American virologist (born 1928)

Janet W. Hartley (born March 25, 1928) is an American virologist who worked at the National Institute of Allergy and Infectious Diseases (NIAID). A Washingtonian, she received degrees in bacteriology and virology research before graduating with a Ph.D. and joining the National Institutes of Health lab of Bob Huebner. Later becoming section head for the virology department, she would spend the next four decades researching a variety of viruses, discovering numerous species, and identifying new methods for quantifying viruses and the involvement of viral infection in cancer development.

==Education==
Born on March 25, 1928 in Washington, D.C., Hartley started her education in the aftermath of World War Two, joining the University of Maryland, College Park (UMD) and completing a Bachelor's degree in bacteriology in 1949. She wanted to continue her education while also conducting research, so her UMD mentors suggested she apply for a fellowship at George Washington University. Completing her Master's degree in 1951, she continued in her studies to earn a Ph.D. While working on her doctoral degree, she conducted virology research in Bob Huebner's National Institutes of Health (NIH) lab as a laboratory technician starting in 1953. She graduated with her Ph.D. in 1957.

==Career==
Remaining at the NIH for several decades, she would later become section head in NIAID for the Laboratory of Viral Diseases department. This department was later folded into the Laboratory of Immunopathology and Hartley was made chief for the viral oncology section. She ended up publishing over 200 papers through her work and particularly advanced understanding of viral diseases in mice that would be foundational for HIV research. She also was a part of the editorial board for the Journal of the National Cancer Institute. She retired in 1995, but continued as a volunteer scientist emerita at the NIH until 2009. For her final retirement from scientific work, she established the Wallace Prescott Rowe Memorial Award in 2009 to help fund future virologists from the University of Maryland.

==Research==
The earliest research Hartley was involved in for her university degrees involved finding ways to effectively isolate and quantitate the number of viruses in a sample, which resulted in her making assay detectors for tissue cultures. Her focus in Huebner's lab was research on Adenoviruses, which had recently been successfully isolated and grown in a lab, expanding understanding of the many diseases caused by the viral family. She then went on to study Cytomegaloviruses, which also formed the basis for her graduate thesis. The growing use of mice as model organisms prompted research into diseases of mice, which then led Huebner's lab alongside Wallace P. Rowe's lab to study Polyoma as the first researched tumor virus. This, in turn, created the general scientific understanding that viruses were capable of causing cancer, previously believed impossible.

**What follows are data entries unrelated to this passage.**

This design comes from an exercise in tuning for small area, a short achievable clock period and few clock cycles per item on the open sky130 flow, not from production work.
Where RTL was checked, it was by simulation tests only, not by an equivalence proof against the original.
No functional check of the RTL was part of runs 1 to 6 and 8.

$ cat flow/design.v
`default_nettype none
package dds_pkg;
	localparam int unsigned RAD_W  = 64;
	localparam int unsigned ROOT_W = 32;
endpackage
`default_nettype wire
`default_nettype none
module dds_square (
	input  wire logic [30:0] rem,
	input  wire logic [29:0] q,
	input  wire logic [3:0]  bits,
	output logic      [1:0]  digit,
	output logic      [30:0] rem_n
);
	logic [35:0] r4, t1, t2, t3, a3, b3, s3, c3;
	assign r4 = {1'b0, rem, bits};
	dds_pfx_add #(36, 1) u1 (.a(r4), .b(~{3'b000, q, 3'b001}), .cin(1'b1), .s(t1));
	dds_pfx_add #(36, 1) u2 (.a(r4), .b(~{2'b00, q, 4'b0100}), .cin(1'b1), .s(t2));
	assign a3 = ~{2'b00, q, 4'b1000};
	assign b3 = ~{3'b000, q, 3'b001};
	assign s3 = r4 ^ a3 ^ b3;
	assign c3 = {(r4[34:0] & a3[34:0]) | (r4[34:0] & b3[34:0]) | (a3[34:0] & b3[34:0]), 1'b1};
	dds_pfx_add #(36, 1) u3 (.a(s3), .b(c3), .cin(1'b1), .s(t3));
	always_comb begin
		if (!t3[35]) begin digit = 2'd3; rem_n = t3[30:0]; end
		else if (!t2[35]) begin digit = 2'd2; rem_n = t2[30:0]; end
		else if (!t1[35]) begin digit = 2'd1; rem_n = t1[30:0]; end
		else begin digit = 2'd0; rem_n = r4[30:0]; end
	end
endmodule
`default_nettype wire
`default_nettype none
module dds_pfx_add #(
	parameter int W    = 36,
	parameter int KIND = 0
) (
	input  wire logic [W-1:0] a,
	input  wire logic [W-1:0] b,
	input  wire logic         cin,
	output logic      [W-1:0] s
);
	localparam int N = W + 1;
	logic [N-1:0] g;
	logic [N-1:0] p;
	logic [N-1:0] gg;
	logic [N-1:0] pp;
	always_comb begin
		g = {a & b, cin};
		p = {a ^ b, 1'b0};
		gg = g;
		pp = p;
		if (KIND == 0) begin
			for (int l = 0; (1 << l) < N; l++) begin
				for (int i = N - 1; i >= 0; i--) begin
					if (((i >> l) & 1) == 1) begin
						int j;
						j = ((i >> l) << l) - 1;
						gg[i] = gg[i] | (pp[i] & gg[j]);
						pp[i] = pp[i] & pp[j];
					end
				end
			end
		end else if (KIND == 1) begin
			for (int l = 0; (1 << l) < N; l++) begin
				for (int i = (2 << l) - 1; i < N; i += (2 << l)) begin
					gg[i] = gg[i] | (pp[i] & gg[i - (1 << l)]);
					pp[i] = pp[i] & pp[i - (1 << l)];
				end
			end
			for (int l = 5; l >= 0; l--) begin
				for (int i = 3 * (1 << l) - 1; i < N; i += (2 << l)) begin
					gg[i] = gg[i] | (pp[i] & gg[i - (1 << l)]);
					pp[i] = pp[i] & pp[i - (1 << l)];
				end
			end
		end else begin
			for (int i = 1; i < N; i++) begin
				gg[i] = gg[i] | (pp[i] & gg[i - 1]);
			end
		end
		for (int i = 0; i < W; i++) s[i] = p[i + 1] ^ gg[i];
	end
endmodule
`default_nettype wire
`default_nettype none
module decimal_digit_square_root (
	input  wire logic                    clk,
	input  wire logic                    arst_n,
	input  wire logic                    start,
	output logic                         busy,
	input  wire logic signed [dds_pkg::RAD_W-1:0] radicand,
	output logic                         done,
	output logic [dds_pkg::ROOT_W-1:0]   root,
	output logic                         negative_input
);
	logic        busy_q;
	logic        done_q;
	logic        neg_q;
	logic [59:0] x_q;       
	logic [30:0] rem_q;     
	logic [31:0] q_q;       
	logic [3:0]  cnt_q;     
	logic        hz;
	logic [1:0]  d_hi;
	logic [1:0]  r_hi;
	logic [1:0]  d_lo;
	logic [2:0]  r_lo;
	logic [1:0]  digit;
	logic [30:0] rem_n;
	assign hz = (radicand[63:32] == 32'd0);
	always_comb begin
		if (radicand[62])            d_hi = 2'd2;
		else if (radicand[61:60] != 2'd0) d_hi = 2'd1;
		else                         d_hi = 2'd0;
		if (radicand[31:28] >= 4'd9)      d_lo = 2'd3;
		else if (radicand[31:28] >= 4'd4) d_lo = 2'd2;
		else if (radicand[31:28] >= 4'd1) d_lo = 2'd1;
		else                              d_lo = 2'd0;
	end
	assign r_hi = 2'({1'b0, radicand[62:60]} - 4'(d_hi * d_hi));
	assign r_lo = 3'(radicand[31:28] - 4'(d_lo * d_lo));
	dds_square u_step (
		.rem   (rem_q),
		.q     (q_q[29:0]),
		.bits  (x_q[59:56]),
		.digit (digit),
		.rem_n (rem_n)
	);
	always_ff @(posedge clk or negedge arst_n) begin
		if (!arst_n) begin
			busy_q <= 1'b0;
			done_q <= 1'b0;
		end else begin
			done_q <= 1'b0;
			if (!busy_q) begin
				if (start) begin
					if (radicand[63]) begin
						done_q <= 1'b1;
					end else begin
						busy_q <= 1'b1;
					end
				end
			end else if (cnt_q == 4'd0) begin
				busy_q <= 1'b0;
				done_q <= 1'b1;
			end
		end
	end
	always_ff @(posedge clk) begin
		if (!busy_q) begin
			x_q[59:32] <= hz ? radicand[27:0] : radicand[59:32];
			x_q[31:0]  <= radicand[31:0];
			neg_q      <= radicand[63];
			rem_q      <= {28'd0, hz ? r_lo : {1'b0, r_hi}};
			q_q        <= {30'd0, radicand[63] ? 2'd0 : (hz ? d_lo : d_hi)};
			cnt_q      <= hz ? 4'd6 : 4'd14;
		end else begin
			x_q[59:4]  <= x_q[55:0];
			x_q[3:0]   <= radicand[3:0];
			rem_q      <= rem_n;
			q_q        <= {q_q[29:0], digit};
			cnt_q      <= cnt_q - 4'd1;
		end
	end
	assign busy           = busy_q;
	assign done           = done_q;
	assign root           = q_q;
	assign negative_input = neg_q;
endmodule
`default_nettype wire
$ cat flow/flow/run.sh
#!/bin/bash
set -euo pipefail
bash standard.sh finish SETUP_SLACK_MARGIN=6.5 \
	"BUFFER_PORTS_ARGS=-buffer_cell sky130_fd_sc_hd__buf_1" > standard.log 2>&1
$ cat flow/standard.sh
#!/bin/bash
# synth_recipe.tcl (not shown) runs the flow's synth.tcl, then flattens the netlist and writes it again
# the make line also repeats each setting of config.mk as NAME=value (left out here)
make -C /OpenROAD-flow-scripts/flow DESIGN_CONFIG=/design/flow/config.mk WORK_HOME=/design/flow/orfs CLKGATE_MAP_FILE= SYNTH_SCRIPT=/design/flow/synth_recipe.tcl "${@:-finish}"
$ cat flow/config.mk
export PLATFORM = sky130hd
export DESIGN_NAME = decimal_digit_square_root
export DESIGN_NICKNAME = decimal_digit_square_root
export VERILOG_FILES = /design/flow/design.v
export SDC_FILE = /design/flow/constraint.sdc
export NUM_CORES = 4
export LEC_CHECK = 0
export CAP_MARGIN = 20
export CORE_MARGIN = 2
export CORE_UTILIZATION = 40
export CTS_BUF_LIST = sky130_fd_sc_hd__clkbuf_4 sky130_fd_sc_hd__clkbuf_8
export PLACE_DENSITY = 0.6
export SLEW_MARGIN = 20
$ cat flow/constraint.sdc
create_clock -name core_clock -period 10.0 [get_ports {clk}]
set_input_delay 2.0000 -clock core_clock [delete_from_list [all_inputs] [get_ports {clk}]]
set_output_delay 2.0000 -clock core_clock [all_outputs]
set_load 0.01 [all_outputs]
==> results of run 1 <==
==> flip-flops by register name, summed over array words and instances, names as in the netlist <==
signal  count
x_q        60
cnt_q       4
neg_q       1
q_q        32
busy_q      1
done_q      1
rem_q      31
==> logic make-up after synthesis <==
family                     after synthesis
buffers and inverters                  119
adders and majority gates              169
and+or+nand+nor                        212
DFF                                    130
AOI/OAI and AO/OA                      272
muxes                                   38
xor gates and xnor gates                47
==> critical path, delay by kind of cell, from the launching register on <==
kind	cells	cell delay (ns)
xor gates and xnor gates	1	0.15
muxes	1	0.14
and+or+nand+nor	6	0.94
DFF	1	0.41
buffers and inverters	3	0.31
AOI/OAI and AO/OA	3	0.63
adders and majority gates	2	0.70
==> per-layer routing <==
layer  wire length [um]  up-vias
met4                397        0
li1                   -     3725
met2              12100      179
met1              11800     3625
met3               1220       32
met5                  0        -
==> path summary, 6_finish.rpt <==
check,to,cells past startpoint,startpoint,slack (ns)
worst max-delay path,rem_q[22],16,q_q[11],6.61
worst min-delay path,x_q[44],2,x_q[40],0.42
worst max register to register,rem_q[22],16,q_q[11],6.61
worst min register to register,x_q[44],2,x_q[40],0.42
max in group asynchronous,busy_q,1,arst_n,8.55
min in group asynchronous,busy_q,1,arst_n,1.31
==> through the flow <==
| stage | area [um2] | setup WS, ns | cells | hold slack, ns |
|---|---|---|---|---|
| 2_1_floorplan | 9260 | 6.54 | 987 | 0.406 |
| 3_3_place_gp | 9870 | 5.60 | 1343 | 0.410 |
| 3_5_place_dp | 9870 | 5.62 | 1343 | 0.417 |
| 4_1_cts | 10500 | 6.43 | 1379 | 0.426 |
| 5_1_grt | 11100 | 6.44 | 1397 | 0.452 |
| 6_report | 11100 | 6.61 | 1397 | 0.420 |
==> layout make-up <==
type / count / area [um2]
Fill cell: 2183 / 11600
Sequential cell: 130 / 2690
Multi-Input combinational cell: 739 / 6720
Timing Repair Buffer: 127 / 591
Clock buffer: 17 / 234
Inverter: 84 / 355
Tap cell: 285 / 357
Clock inverter: 15 / 154
==> timing repair <==
action / in CTS / in global routing
pin swaps: 6 / 42
buffers inserted: 3 / 18
resized for setup: 62 / 100
endpoints found under the setup margin: 52 / 25
gates cloned: 1 / 0
==> Yosys cell counts (2+ instances only) <==
master / number / area [um2]
mux2i_1: 13 / 130
and3_1: 3 / 18.8
a41oi_1: 2 / 17.5
or4_1: 2 / 15.0
a31oi_1: 14 / 87.6
xnor2_1: 36 / 315
buf_2: 9 / 45.0
a221oi_1: 3 / 26.3
a32o_1: 8 / 80.1
xor2_1: 11 / 96.3
mux2_2: 25 / 282
a211oi_1: 10 / 75.1
o21bai_1: 6 / 45.0
a211o_1: 2 / 17.5
buf_1: 4 / 15.0
buf_4: 3 / 22.5
o21ai_0: 63 / 315
inv_1: 84 / 315
o2bb2ai_1: 5 / 43.8
nand2_1: 87 / 327
and4_1: 3 / 26.3
a21oi_2: 2 / 17.5
nand2b_1: 3 / 18.8
fa_1: 69 / 1380
dfxtp_1: 127 / 2540
o211ai_1: 15 / 113
o21ai_1: 3 / 15.0
buf_6: 2 / 22.5
a21o_1: 28 / 210
nor2b_1: 4 / 25.0
nor3_1: 9 / 45.0
nand4_1: 10 / 62.6
dfrtp_1: 2 / 50.1
nor2_1: 65 / 244
ha_1: 100 / 1250
o221a_2: 4 / 45.0
a32oi_1: 2 / 17.5
a21oi_1: 87 / 435
nor4_1: 8 / 50.1
clkbuf_1: 16 / 60.1
nand3_1: 10 / 50.1
o21a_1: 4 / 30.0
==> summary.txt, run 1 <==
* FP Rows at 55
* Initial antenna violation count at 0
* Top FF cell, synth: dfxtp_1
* Syn Area/Cell at 9.39 um2
* Grt met1 use at 29.0%
* DRT Pass-1 Iters at 7
* GRT Max-Usage Layer: met2
* Max-cap violations at 0
* DIE WIDTH at 156 um
* Adder-cell share of the synthesized area at 28.4%
* CP startpoint kind: flip-flop
* I/O Pins at 102
* Vias per inst at 5.41
* Final Hold Fails at 0
* Transition time at the pin with the least slew margin at 0.878 ns
* Critical Path RT at 10.36 ns
* Height of the die at 156 um
* Fin nets at 1335
* Tot GR Track Use at 21.2%
* Number of global-route vias before repair at 7545
* Largest family of logic cells by synthesized area: adder cells
* Gpl congestion at 0.837
* Post-Route WL at 25.5 mm
* Crit path kind: reg -> reg
* Hold crit path type: reg -> reg
* Vias at 7561
* Outcome: timing/DRC/antenna clean
* CTS tree: built
* Met2 Use GR at 34.0%
* Area grow syn2layout at 19.7%
* CTS Buf Count at 17
* Net Count, Synth at 1223
* Mux contribution to synthesized area at 4.44%
* Slew HR at 41.4%
* Largest net degree at the start of global routing at 98
* Synth cell types at 66
* Starting density of the core at 40.8%
* Core ar. at 0.0227 mm2
* Clk pin slew, worst setup/hold paths at 0.11 ns
* Syn Inst Count at 987
* Share of layout cells above drive strength 1 at 18.9%
* Final HPWL DP at 18.3 mm
* Gr ovfl total at 0
* Worst-path cell chain: inv_8, ha_4, nand2_4, or3_4, o311a_4, nor3_4, buf_4, buf_6, a21oi_2, nor2b_1, nor2_1, fa_2, xnor2_2, mux2i_1, nand2_1, a32o_1
* Final core utilization at 48.8%
* Iteration-0 DRC Markers at 426
* N_diodes at 0
* Total Neg Setup Slack at 0 ns
* Die area at 0.0244 mm2
* Max Slew Vio Count at 0
* Crit path capture type: flip-flop
* Skew final at 0.0266 ns
* Crit path largest cell delay at 0.41 ns
* Synthesized flop and latch total at 130
* Fin crit period at 3.39 ns
* Clk sinks at 130
* Post-synth ARST share at 1.54%
* Global-route wire length before repair at 40.0 mm
* Sequential share of the synthesized area at 28.3%
* GR Util met3 at 4.33%
* Setup Viol. Count Final at 0
* Post-synthesis xor/xnor area fraction at 4.44%
* Yosys warnings at 3
* Final worst path period share at 33.9%
* Simple-gate share of the synthesized area at 10.3%
* RSZ-0062 raised after global routing: yes
* Netlist Area Pre-Place at 0.00926 mm2
* Final ANT Viol Nets at 0
* CTS root buf: clkbuf_8
* Worst Path Arrival at 3.75 ns
* DRC Markers at 0
* Achievable Freq at 0.295 GHz
* CTS Hold Buffers Added at 0
* Routed wire per std cell at 18.3 um
* Most frequent cells in the layout: 101 x dfxtp_1, 101 x buf_1, 85 x nand2_1
* H-tree depth at 4
* Post-synth EDFFs at 1
* Compound-Gate Fraction of Synth Area at 18.8%
* # port buffers at 101
* CTS Buffer Depth at 2
* Clock latency on the worst-skew pair at 0.48 ns
* Critical Path Slowest Stage Cell: dfxtp_4
* Worst-path fanout max at 4
==> inputs of run 2 (changes only) <==
==> flow/flow/run.sh (replaced) <==
#!/bin/bash
set -euo pipefail
bash standard.sh finish SETUP_SLACK_MARGIN=6.8 \
	"BUFFER_PORTS_ARGS=-buffer_cell sky130_fd_sc_hd__buf_1" > standard.log 2>&1
==> run 2 against run 1 <==
Against the previous run: still clean; flip-flop and latch count did not move; count of clock-buffer cells in the layout unchanged; critical path type unchanged; largest cell class unchanged; highest routed layer unchanged.
==> summary.txt, run 2 <==
* Mux contribution to synthesized area at 4.44%
* Compound-Gate Fraction of Synth Area at 18.8%
* Clk pin slew, worst setup/hold paths at 0.10 ns
* R2r startpoint: q_q[14]
* Routed wire per std cell at 18.5 um
* Height of the die at 156 um
* CP Launch Point: q_q[14]
* Worst Setup EP: rem_q[29]
* Final Cell Area at 0.0118 mm2
* Placed cell areas at 0.00998 mm2
* Crit path capture type: flip-flop
* Skew final at 0.0174 ns
* Fin crit period at 3.32 ns
* Top FF cell, synth: dfxtp_1
* Count leader, synth: dfxtp_1
* H-tree depth at 4
* Number of global-route vias before repair at 7849
* Tot GR Track Use at 21.9%
* Gr ovfl total at 0
* Iteration-0 DRC Markers at 434
* Max reg flops at 60
* Post-synth EDFFs at 1
* R2R depth at 12
* Yosys warnings at 3
* Synthesized flop and latch total at 130
* Most frequent cells in the layout: 101 x buf_1, 93 x dfxtp_1, 84 x nand2_1
* Synth area leader: dfxtp_1
* Final Hold Fails at 0
* DIE WIDTH at 156 um
* Reg2reg end: rem_q[29]
* Syn Inst Count at 987
* # port buffers at 101
* I/O Pins at 102
* Final cell count without fillers at 1446
* Global-route wire length before repair at 41.6 mm
* Netlist Area Pre-Place at 0.00926 mm2
* Top post-synthesis cells by area: dfxtp_1 27%, fa_1 15%, ha_1 14%
* GR Util met3 at 3.61%
* DRC Markers at 0
* Worst Path Arrival at 3.68 ns
* Total Neg Setup Slack at 0 ns
* Initial antenna violation count at 0
* Dpl cells at 1342
* CTS Buf Count at 17
* Final ANT Viol Nets at 0
* Adder-cell share of the synthesized area at 28.4%
* Simple-gate share of the synthesized area at 10.3%
* Largest family of logic cells by synthesized area: adder cells
* Post-synthesis xor/xnor area fraction at 4.44%
* Transition time at the pin with the least slew margin at 0.916 ns
* Register with the most flip-flops: x_q
* Die area at 0.0244 mm2
* Vias per inst at 5.45
* Worst reg-to-reg setup slack at 6.68 ns
* N_diodes at 0
* Synth top cells by count: 127 x dfxtp_1, 100 x ha_1, 87 x a21oi_1, 87 x nand2_1, 84 x inv_1
* Final Worst Setup Slack at 6.68 ns
* Regs by FF count: x_q x60, q_q x32, rem_q x31
* Achievable Freq at 0.301 GHz
* Core ar. at 0.0227 mm2
* RSZ-0062 raised after global routing: yes
* DRT Pass-1 Iters at 7
* Most common cell after layout, fill and taps aside: buf_1
* Clk sinks at 130
* Post-place setup slack at 5.76 ns
* Final HPWL DP at 18.0 mm
* Grt met1 use at 30.4%
* Fin nets at 1384
* CTS tree: built
* Gpl congestion at 0.828
* CP startpoint kind: flip-flop
* Starting density of the core at 40.8%
* Worst Hold Depth at 2
* Net Count, Synth at 1223
* Vias at 7886
* GRT Max-Usage Layer: met2
* Worst-path fanout max at 5
* Max-cap violations at 0
* Largest net degree at the start of global routing at 101
* Share of layout cells above drive strength 1 at 27.3%
* Post-synth ARST share at 1.54%
* Clock latency on the worst-skew pair at 0.47 ns
* Slew HR at 38.9%
* Sequential share of the synthesized area at 28.3%
* Area grow syn2layout at 27.8%
* CTS Buffer Depth at 2
* CTS root buf: clkbuf_8
* Final worst path period share at 33.2%
* Synth cell types at 66
* Hold crit path type: reg -> reg
* Max Slew Vio Count at 0
* Met2 Use GR at 35.3%
* Outcome: timing/DRC/antenna clean
* Post-synth top area share at 27.4%
* Setup Viol. Count Final at 0
* Crit path kind: reg -> reg
* Post-Route WL at 26.8 mm
* Critical Path RT at 10.37 ns
* Syn Area/Cell at 9.39 um2
* FP Rows at 55
==> run 2: metrics by stage <==
| stage | hold slack, ns | utilization, % |
|---|---|---|
| floorplan | 0.406 | - |
| global placement | 0.411 | 43.9 |
| detailed placement | 0.416 | 43.9 |
| CTS | 0.441 | 49.8 |
| global route | 0.454 | 52.1 |
| finish | 0.437 | 52.1 |
==> run 2: layout make-up <==
| type | count | area [um2] |
|---|---|---|
| Clock buffer | 17 | 234 |
| Clock inverter | 15 | 180 |
| Fill cell | 2058 | 10900 |
| Inverter | 84 | 370 |
| Multi-Input combinational cell | 742 | 6980 |
| Sequential cell | 130 | 2700 |
| Tap cell | 285 | 357 |
| Timing Repair Buffer | 173 | 1020 |
==> run 2: worst min path at each step <==
| stage | from | to | slack (ns) |
|---|---|---|---|
| floorplan | x_q[24] | x_q[28] | 0.41 |
| global placement | x_q[39] | x_q[43] | 0.41 |
| detailed placement | x_q[43] | x_q[47] | 0.42 |
| CTS | x_q[40] | x_q[44] | 0.44 |
| global route | x_q[28] | x_q[32] | 0.45 |
| finish | x_q[28] | x_q[32] | 0.44 |
==> run 2: kinds of logic (layout without fill, tap and decap cells) <==
kind of cell    after synthesis  in the layout
mux                          38             38
buf+inv                     119            289
compound gates              272            274
flops                       130            130
simple gates                212            214
fa+ha+maj                   169            169
xor+xnor                     47             47
==> run 2: layer usage <==
metal	routed length (um)	up-vias	share of wire, %
met3	1420	38	5.3
li1	-	3806	-
met2	12500	208	47
met1	12300	3834	46
met5	0	-	0
met4	568	0	2.1
==> run 2: critical path, stage by stage (launching register included) <==
cell	delay, ns
dfxtp_4	0.39
inv_8	0.04
fa_2	0.59
ha_4	0.23
a21oi_2	0.15
o21ai_2	0.10
a221oi_2	0.33
o211a_1	0.24
a21oi_4	0.07
a21o_1	0.17
a21o_1	0.17
fa_1	0.46
o221a_2	0.28
==> run 2: timing repair <==
| action | 4_1_cts | 5_1_grt |
|---|---|---|
| pin swaps | 61 | 43 |
| endpoints found under the setup margin | 62 | 44 |
| buffers inserted | 46 | 21 |
| resized for setup | 119 | 85 |
| gates cloned | 3 | 2 |
| hold buffers | 0 | 0 |
==> inputs of run 3 (changes only) <==
==> flow/flow/run.sh (replaced) <==
#!/bin/bash
set -euo pipefail
bash standard.sh finish SETUP_SLACK_MARGIN=6.2 \
	"BUFFER_PORTS_ARGS=-buffer_cell sky130_fd_sc_hd__buf_1" > standard.log 2>&1
==> run 3 against run 2 <==
Against the previous run: worst setup slack worse by 0.36 ns; area after synthesis stayed put; count of clock-buffer cells in the layout stayed put; critical path depth is 2 higher; register-to-register slack worse by 0.36 ns; cell area is 12% lower; fmax is 9.9% lower; die area stayed put.
==> summary.txt, run 3 <==
* Area grow syn2layout at 12.6%
* Share of layout cells above drive strength 1 at 10.1%
* Number of global-route vias before repair at 7493
* Outcome: timing/DRC/antenna clean
* Die area at 0.0244 mm2
* Initial antenna violation count at 0
* Yosys warnings at 3
* Tot GR Track Use at 20.8%
* Synth top cells by count: 127 x dfxtp_1, 100 x ha_1, 87 x a21oi_1, 87 x nand2_1, 84 x inv_1
* Total Neg Setup Slack at 0 ns
* Most frequent cells in the layout: 124 x dfxtp_1, 101 x buf_1, 99 x ha_1
* Final Hold Fails at 0
* Max Slew Vio Count at 0
* Slew HR at 37.9%
* Final worst path period share at 36.8%
* Critical Path RT at 10.41 ns
* Netlist Area Pre-Place at 0.00926 mm2
* Iteration-0 DRC Markers at 480
* Post-synth EDFFs at 1
* Top FF cell, synth: dfxtp_1
* Final ANT Viol Nets at 0
* H-tree depth at 4
* Global-route wire length before repair at 39.3 mm
* I/O Pins at 102
* Top post-synthesis cells by area: dfxtp_1 27%, fa_1 15%, ha_1 14%
* Placed cell areas at 0.00986 mm2
* Achievable Freq at 0.272 GHz
* Max-cap violations at 0
* Synth cell types at 66
* Regs by FF count: x_q x60, q_q x32, rem_q x31
* Vias per inst at 5.34
* Crit path kind: reg -> reg
* Hold crit path type: reg -> reg
* DIE WIDTH at 156 um
* Syn Area/Cell at 9.39 um2
* Gpl congestion at 0.854
* Vias at 7368
* Gr ovfl total at 0
* Starting density of the core at 40.8%
* Clk pin slew, worst setup/hold paths at 0.10 ns
* Fin crit period at 3.68 ns
* Final HPWL DP at 18.2 mm
* Fill cells at 2260
* Setup Viol. Count Final at 0
* DRC Markers at 0
* Most common cell after layout, fill and taps aside: dfxtp_1
* Register with the most flip-flops: x_q
* CP startpoint kind: flip-flop
* Synthesized flop and latch total at 130
* Synth area leader: dfxtp_1
* DRT Pass-1 Iters at 5
* Count leader, synth: dfxtp_1
* Final Cell Area at 0.0104 mm2
* Post-synth ARST share at 1.54%
* Skew final at 0.0141 ns
* Worst-path fanout max at 5
* FP Rows at 55
* N_diodes at 0
* CTS tree: built
* Sequential share of the synthesized area at 28.3%
* Syn Inst Count at 987
* CTS Buf Count at 17
* CTS Hold Buffers Added at 0
* Post-synth top area share at 27.4%
* Clk sinks at 130
* Transition time at the pin with the least slew margin at 0.931 ns
* Clock latency on the worst-skew pair at 0.47 ns
* Max reg flops at 60
* Net Count, Synth at 1223
* RSZ-0062 raised after global routing: yes
* Largest net degree at the start of global routing at 103
* Height of the die at 156 um
* Fin nets at 1319
* CTS Buffer Depth at 2
* Post-Route WL at 24.3 mm
* Routed wire per std cell at 17.6 um
* Worst Path Arrival at 4.09 ns
* Crit path capture type: flip-flop
* # port buffers at 101
* Core ar. at 0.0227 mm2
* CTS root buf: clkbuf_8
-- run 3: layout make-up --
class	count	area (um2)	share of cell area, %
clock buffers	17	234	2.24
well taps	285	357	3.42
clock inverters	15	185	1.78
inverters	84	319	3.06
repair buffers	111	454	4.36
flip-flops and latches	130	2630	25.2
multi-input cells	739	6250	59.9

Her years of research also included discovering new viruses, including the adenovirus that targets mice, one of the papovaviruses that affect rabbits, and a specially important finding of the cytomegalovirus in monkeys, as this allowed for the prevention of contamination from the cytomegalovirus of vaccines produced with monkeys.

==Organizations==
While at university, she was a part of the scientific honor society Sigma Xi. Hartley would also go on to become a member of the Society for Experimental Biology and Medicine, the American Society for Microbiology, and the American Association for the Advancement of Science.

==Awards and honors==
Hartley's scientific work has resulted in multiple related awards being given to her, including the Kimble Methodology Award from the American Public Health Association, the Public Health Service Distinguished Service Medal, and the NIH Director's Award. The 1969 annual awards for the Washington Academy of Sciences saw Hartley named among six for outstanding scientific achievements for her "contributions to animal virology". In 1989, she was given the DHHS Distinguished Service Award by NIH Director Anthony Fauci for her 34 years of contributions to NIAID.